- WORK TASK:
Lines of the data that contain the word "barkQ" are the ones to copy.

──────── DATASET CONTENT ────────

**config.mk**
```make
export PLATFORM = sky130hd
export DESIGN_NAME = wdog_bank
export DESIGN_NICKNAME = d
export VERILOG_FILES = /design/src/rtl/wdog_pkg.sv /design/src/rtl/wdog_decode.sv /design/src/rtl/wdog_channel.sv /design/src/rtl/wdog_datapath.sv /design/src/rtl/wdog_bank.sv
export SDC_FILE = /design/constraint.sdc
export NUM_CORES = 1
export LEC_CHECK = 0
export ABC_AREA = 1
export BUFFER_PORTS_ARGS = -buffer_cell sky130_fd_sc_hd__buf_2
export CORE_MARGIN = 1.5
export CORE_UTILIZATION = 63
export DETAILED_ROUTE_END_ITERATION = 10
export GPL_ROUTABILITY_DRIVEN = 0
export PLACE_DENSITY = 0.81
export SYNTH_ARGS = -nofsm -noshare
export SYNTH_HDL_FRONTEND = slang
export SYNTH_SLANG_ARGS = --single-unit
export TNS_END_PERCENT = 20
```
**constraint.sdc**
```tcl
create_clock -name clk -period 1.98 [get_ports clk]
set_input_delay 0.396 -clock clk [delete_from_list [all_inputs] [get_ports clk]]
set_output_delay 0.396 -clock clk [all_outputs]
set_load 0.005 [all_outputs]
```
**src/rtl/wdog_pkg.sv**
```systemverilog
package wdog_pkg;
  localparam int CH_N    = 3;
  localparam int CH_W    = $clog2(CH_N);
  localparam int ADDR_W  = CH_W + 4;
  localparam int BARK_CH = 0;

  // control bit positions
  localparam int CTL_IRQ_EN = 0;
  localparam int CTL_IRQ_ST = 1;
  localparam int CTL_RST_EN = 2;
  localparam int CTL_W      = 3;

  typedef enum logic [1:0] {
    FLD_CNT  = 2'd0,
    FLD_BITE = 2'd1,
    FLD_BARK = 2'd2,
    FLD_CTRL = 2'd3
  } fld_e;

  typedef struct packed {
    logic [CH_N-1:0] cntWr;
    logic [CH_N-1:0] biteWr;
    logic [CH_N-1:0] barkWr;
    logic [CH_N-1:0] ctrlWr;
    logic            rdValid;
    logic [CH_W-1:0] rdCh;
    fld_e            rdFld;
  } wdStrobe_t;
endpackage

```
**src/rtl/wdog_decode.sv**
```systemverilog
module wdog_decode
  import wdog_pkg::*;
(
  input  logic              busWrEn,
  input  logic [ADDR_W-1:0] busAddr,
  output wdStrobe_t         strobe
);
  logic [CH_W-1:0] chIdx;
  fld_e            fld;
  logic            aligned;
  logic            chOk;
  logic            fldOk;
  logic            hit;

  always_comb begin
    chIdx   = busAddr[ADDR_W-1:4];
    fld     = fld_e'(busAddr[3:2]);
    aligned = (busAddr[1:0] == 2'b00);
    chOk    = ({1'b0, chIdx} < (CH_W+1)'(CH_N));
    fldOk   = (fld != FLD_BARK) || (chIdx == CH_W'(BARK_CH));
    hit     = aligned && chOk && fldOk;

    strobe = '0;
    strobe.rdValid = hit;
    strobe.rdCh    = chIdx;
    strobe.rdFld   = fld;
    for (int i = 0; i < CH_N; i++) begin
      if (busWrEn && hit && chIdx == CH_W'(i)) begin
        strobe.cntWr[i]  = (fld == FLD_CNT);
        strobe.biteWr[i] = (fld == FLD_BITE);
        strobe.barkWr[i] = (fld == FLD_BARK);
        strobe.ctrlWr[i] = (fld == FLD_CTRL);
      end
    end
  end
endmodule

```
**src/rtl/wdog_channel.sv**
```systemverilog
module wdog_channel
  import wdog_pkg::*;
#(
  parameter int CNT_W    = 32,
  parameter bit HAS_BARK = 1'b0
) (
  input  logic             clk,
  input  logic             rstN,
  input  logic             cntWr,
  input  logic             biteWr,
  input  logic             barkWr,
  input  logic             ctrlWr,
  input  logic [CNT_W-1:0] wrData,
  output logic [CNT_W-1:0] cntQ,
  output logic [CNT_W-1:0] biteQ,
  output logic [CNT_W-1:0] barkQ,
  output logic [CTL_W-1:0] ctrlQ,
  output logic             rstHitQ,
  output logic             irqQ
);
  logic rstEnQ;
  logic irqEnQ;

  always_ff @(posedge clk or negedge rstN) begin
    if (!rstN) begin
      cntQ    <= '0;
      biteQ   <= '0;
      rstEnQ  <= 1'b0;
      rstHitQ <= 1'b0;
    end else begin
      cntQ    <= cntWr ? wrData : cntQ + CNT_W'(1);
      if (biteWr) biteQ <= wrData;
      if (ctrlWr) rstEnQ <= wrData[CTL_RST_EN];
      rstHitQ <= rstEnQ && (cntQ >= biteQ);
    end
  end

  generate
    if (HAS_BARK) begin : g_bark
      logic [CNT_W-1:0] barkR;
      logic             stR;
      logic             enR;
      logic             stClr;
      logic             stSet;
      assign stClr = ctrlWr && wrData[CTL_IRQ_ST];
      assign stSet = enR && (cntQ >= barkR);
      always_ff @(posedge clk or negedge rstN) begin
        if (!rstN) begin
          barkR <= '0;
          stR   <= 1'b0;
          enR   <= 1'b0;
        end else begin
          if (barkWr) barkR <= wrData;
          if (ctrlWr) enR <= wrData[CTL_IRQ_EN];
          stR <= (stR && !stClr) || stSet;
        end
      end
      assign barkQ  = barkR;
      assign irqQ   = stR;
      assign irqEnQ = enR;
    end else begin : g_nobark
      logic unusedBarkWr;
      assign unusedBarkWr = barkWr;
      assign barkQ  = '0;
      assign irqQ   = 1'b0;
      assign irqEnQ = 1'b0;
    end
  endgenerate

  always_comb begin
    ctrlQ             = '0;
    ctrlQ[CTL_IRQ_EN] = irqEnQ;
    ctrlQ[CTL_IRQ_ST] = irqQ;
    ctrlQ[CTL_RST_EN] = rstEnQ;
  end
endmodule

```
**src/rtl/wdog_datapath.sv**
```systemverilog
module wdog_datapath
  import wdog_pkg::*;
#(
  parameter int CNT_W = 32
) (
  input  logic                  clk,
  input  logic                  rstN,
  input  wdStrobe_t             strobe,
  input  logic [CNT_W-1:0]      wrData,
  output logic [CNT_W-1:0]      rdData,
  output logic [CH_N-1:0]       rstHit,
  output logic                  irqLine,
  output logic [CH_N*CNT_W-1:0] cntFlat,
  output logic [CH_N*CNT_W-1:0] biteFlat,
  output logic [CH_N-1:0]       rstEnVec
);
  logic [CNT_W-1:0] cntQ  [CH_N];
  logic [CNT_W-1:0] biteQ [CH_N];
  logic [CNT_W-1:0] barkQ [CH_N];
  logic [CTL_W-1:0] ctrlQ [CH_N];
  logic [CH_N-1:0]  irqVec;

  generate
    for (genvar ch = 0; ch < CH_N; ch++) begin : g_ch
      wdog_channel #(
        .CNT_W   (CNT_W),
        .HAS_BARK(ch == BARK_CH)
      ) uChan (
        .clk    (clk),
        .rstN   (rstN),
        .cntWr  (strobe.cntWr[ch]),
        .biteWr (strobe.biteWr[ch]),
        .barkWr (strobe.barkWr[ch]),
        .ctrlWr (strobe.ctrlWr[ch]),
        .wrData (wrData),
        .cntQ   (cntQ[ch]),
        .biteQ  (biteQ[ch]),
        .barkQ  (barkQ[ch]),
        .ctrlQ  (ctrlQ[ch]),
        .rstHitQ(rstHit[ch]),
        .irqQ   (irqVec[ch])
      );
      assign cntFlat[ch*CNT_W +: CNT_W]  = cntQ[ch];
      assign biteFlat[ch*CNT_W +: CNT_W] = biteQ[ch];
      assign rstEnVec[ch]                = ctrlQ[ch][CTL_RST_EN];
    end
  endgenerate

  assign irqLine = |irqVec;

  always_comb begin
    rdData = '0;
    for (int i = 0; i < CH_N; i++) begin
      if (strobe.rdValid && strobe.rdCh == CH_W'(i)) begin
        case (strobe.rdFld)
          FLD_CNT:  rdData = cntQ[i];
          FLD_BITE: rdData = biteQ[i];
          FLD_BARK: rdData = barkQ[i];
          default:  rdData = {{(CNT_W-CTL_W){1'b0}}, ctrlQ[i]};
        endcase
      end
    end
  end
endmodule

```
**src/rtl/wdog_bank.sv**
```systemverilog
module wdog_bank
  import wdog_pkg::*;
#(
  parameter int CNT_W = 32
) (
  input  logic              clk,
  input  logic              rstN,
  input  logic              busWrEn,
  input  logic [ADDR_W-1:0] busAddr,
  input  logic [CNT_W-1:0]  busWrData,
  output logic [CNT_W-1:0]  busRdData,
  output logic              recoveryRst,
  output logic              machineRst,
  output logic              warnIrq
);
  wdStrobe_t             strobe;
  logic [CH_N-1:0]       rstHit;
  logic [CH_N*CNT_W-1:0] chCnt;
  logic [CH_N*CNT_W-1:0] chBite;
  logic [CH_N-1:0]       chRstEn;

  wdog_decode uDecode (
    .busWrEn(busWrEn),
    .busAddr(busAddr),
    .strobe (strobe)
  );

  wdog_datapath #(.CNT_W(CNT_W)) uData (
    .clk     (clk),
    .rstN    (rstN),
    .strobe  (strobe),
    .wrData  (busWrData),
    .rdData  (busRdData),
    .rstHit  (rstHit),
    .irqLine (warnIrq),
    .cntFlat (chCnt),
    .biteFlat(chBite),
    .rstEnVec(chRstEn)
  );

  assign recoveryRst = rstHit[0];
  assign machineRst  = |rstHit[CH_N-1:1];
endmodule

```
# Word-level counts from Yosys, hierarchy flattened
# Cells that the tools add are included.
dict set report totals {
  mem_count 0
  latchBits 0
  rom_bits 0
  register_bits 232
  ram_bits 0
}
dict set report classes {
  n_eq_ne 6
  reduce_logical 22
  n_lt_le_gt_ge 5
  add_sub_neg 3
  multipliers 0
  n_div 0
  shift 0
  n_mux 19
  bitwise 0
}
# cell count
set ops {}
lappend ops {{32-bit one-hot mux with 3 select lines} 3}
lappend ops {{32-bit two-way mux} 6}
lappend ops {{32-bit greater-or-equal comparator} 4}
lappend ops {{32-bit by 1-bit adder with 32-bit output (second input constant)} 3}
lappend ops {{1-bit logical AND} 15}
lappend ops {{1-bit two-way mux} 10}
lappend ops {{2-bit == test (second input constant)} 3}
lappend ops {{2-bit logical NOT} 3}
lappend ops {{2-bit by 1-bit == test with 1-bit output (second input constant)} 2}
lappend ops {{1-bit logical OR} 2}
lappend ops {{2-bit less-than comparator (second input constant)} 1}
lappend ops {{2-bit inequality test (second input constant)} 1}
lappend ops {{2-bit OR reduction} 1}
lappend ops {{1-bit logical NOT} 1}

# Depth between registers and ports, before layout
dict set report logic_depth {
  depth_word 10
  ltp_mapped 15
}

# Hierarchy
# A second synthesis with hierarchy kept.
dict set report hier_totals {
  hier_cells 2606
  hier_area_um2 17589.4
}
# mod cells_per_inst area_per_inst_um2 n_inst seq_area_each_um2
set by_module_without_submodules {}
lappend by_module_without_submodules {{wdog_channel at uData.g_ch[1].uChan ...} 595 4385.5 2 1651.6}
lappend by_module_without_submodules {{wdog_channel at uData.g_ch[0].uChan} 793 6150.9 1 2502.4}
lappend by_module_without_submodules {wdog_datapath 581 2428.6 1 0.0}
lappend by_module_without_submodules {wdog_decode 39 227.7 1 0.0}
lappend by_module_without_submodules {wdog_bank 3 11.3 1 0.0}

# Least setup slack after synthesis
# Ideal clock, no wire load.
dict set report synth_path {
  kind {input -> output}
  start {input busAddr[1]}
  end {output busRdData[12]}
  required_time_ps 1584
  slack_ps 249
  stages 7
  arrival_time_ps 1335
  n_path_buf 2
  cell_sequence {nor2_2 nand2_1 nor3_2 buf_4 clkbuf_1 nand2_1 nand3_1}
}
dict set report synth_between {
  elab_chain_len 7
  word_cells_on_any_way 9
  cone_classes {mux (3); reduce/logical (6)}
}
# element line_no
set synth_rtl {}
lappend synth_rtl {{start, declared} wdog_bank.sv:9} ;# input logic [ADDR_W-1:0] busAddr,
lappend synth_rtl {{2-bit logical NOT (*)} wdog_decode.sv:18} ;# aligned = (busAddr[1:0] == 2'b00);
lappend synth_rtl {{1-bit logical AND (*) (2 in a row)} wdog_decode.sv:21} ;# hit = aligned && chOk && fldOk;
lappend synth_rtl {{1-bit logical AND} wdog_datapath.sv:54} ;# if (strobe.rdValid && strobe.rdCh == CH_W'(i)) begin
lappend synth_rtl {{32-bit two-way mux (2 in a row)} wdog_datapath.sv:54}
lappend synth_rtl {{32-bit two-way mux (*)} wdog_datapath.sv:54}
lappend synth_rtl {{end, declared} wdog_bank.sv:11} ;# output logic [CNT_W-1:0] busRdData,
# Every way passes the cells marked *; elsewhere a longest branch is shown, timed or not.

# Worst setup path after layout
dict set report layout_path {
  start {register uData.g_ch[0].uChan.cntQ[1]}
  end {output busRdData[1]}
}
dict set report layout_between {
  elab_chain_len 4
}
# element line_no
set layout_rtl {}
lappend layout_rtl {{start, declared} wdog_channel.sv:14} ;# output logic [CNT_W-1:0] cntQ,
lappend layout_rtl {{start signal, assigned} wdog_channel.sv:31} ;# cntQ <= cntWr ? wrData : cntQ + CNT_W'(1);
lappend layout_rtl {{32-bit one-hot mux with 3 select lines} wdog_datapath.sv:55} ;# case (strobe.rdFld)
lappend layout_rtl {{32-bit two-way mux (3 in a row)} wdog_datapath.sv:54}
# Every way passes these cells.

────────

- EXERCISE OUTPUT:
  output logic [CNT_W-1:0] barkQ,
      assign barkQ  = barkR;
      assign barkQ  = '0;
  logic [CNT_W-1:0] barkQ [CH_N];
        .barkQ  (barkQ[ch]),
          FLD_BARK: rdData = barkQ[i];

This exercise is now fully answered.